夏夢浩
【摘要】 在大江健三郎的長篇小說《感化院的少年》里,可以發現小說里出現的成人們一直在拒絕與這些感化院的少年們對話。正是因為這種“抗拒對話性”,“我”以及伙伴們被迫長期保持著緘默和失聲的狀態,同時也間接導致了“我”的悲慘命運。本文引用了巴赫金的對話理論,將從這種“對話缺失”產生的原因和背后的哲學意義出發,以此希冀發掘出大江健三郎的寫作本意所在。

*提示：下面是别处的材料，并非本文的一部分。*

**config.mk**
```make
export PLATFORM = sky130hd
export DESIGN_NAME = ipc_input_path_regs
export DESIGN_NICKNAME = d
export VERILOG_FILES = /design/src/rtl/ipc_pkg.sv /design/src/rtl/ipc_input_path_regs.sv /design/src/rtl/ipc_mic_clock_gen.sv
export SDC_FILE = /design/constraint.sdc
export NUM_CORES = 1
export LEC_CHECK = 0
export BUFFER_PORTS_ARGS = -buffer_cell sky130_fd_sc_hd__buf_2
export CORE_MARGIN = 4
export CORE_UTILIZATION = 50
export DETAILED_ROUTE_END_ITERATION = 7
export PLACE_DENSITY = 0.86
export SYNTH_ARGS = -nofsm -noshare
export SYNTH_HDL_FRONTEND = slang
export SYNTH_HIERARCHICAL = 1
export SYNTH_SLANG_ARGS = --single-unit
export TNS_END_PERCENT = 100
```
**constraint.sdc**
```tcl
create_clock -name clk -period 3.55 [get_ports clk]
set_input_delay 0.5325 -clock clk [delete_from_list [all_inputs] [get_ports clk]]
set_output_delay 0.5325 -clock clk [all_outputs]
set_load 0.02 [all_outputs]
```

【關鍵詞】《感化院的少年》;巴赫金;對話理論;對話缺失
【中圖分類號】I106? ? ? ? ? ? 【文獻標識碼】A? ? ? ? ? ?【文章編號】2096-8264(2023)13-0030-03
【DOI】10.20024/j.cnki.CN42-1911/I.2023.13.009
《感化院的少年》這篇長篇小說的設定背景是在二戰末期的日本。為了躲避美軍對日本本土的轟炸,日本政府半強制地要求將可能會作為被襲擊目標的國民學校的學生,以集體的形式疏散到農村地區。作為戰時疏散體制下的感化院的少年,他們也同樣和當時千千萬萬的孩子們一起被軍政府強制送到了農村地區。在那兒,他們遇到了形形色色的人物。而在交往過程中,可以發現他們往往會受到來自于農村的支配者的壓迫。這種壓迫由兩部分構成,一部分是顯而易見的暴力對待,另一部分是隱藏在文本內部的“冷暴力”,以拒絕對話的形式展現在人們面前。以下部分筆者圍繞“拒絕對話”這一核心論點,對文中出現的三個支配者進行分析。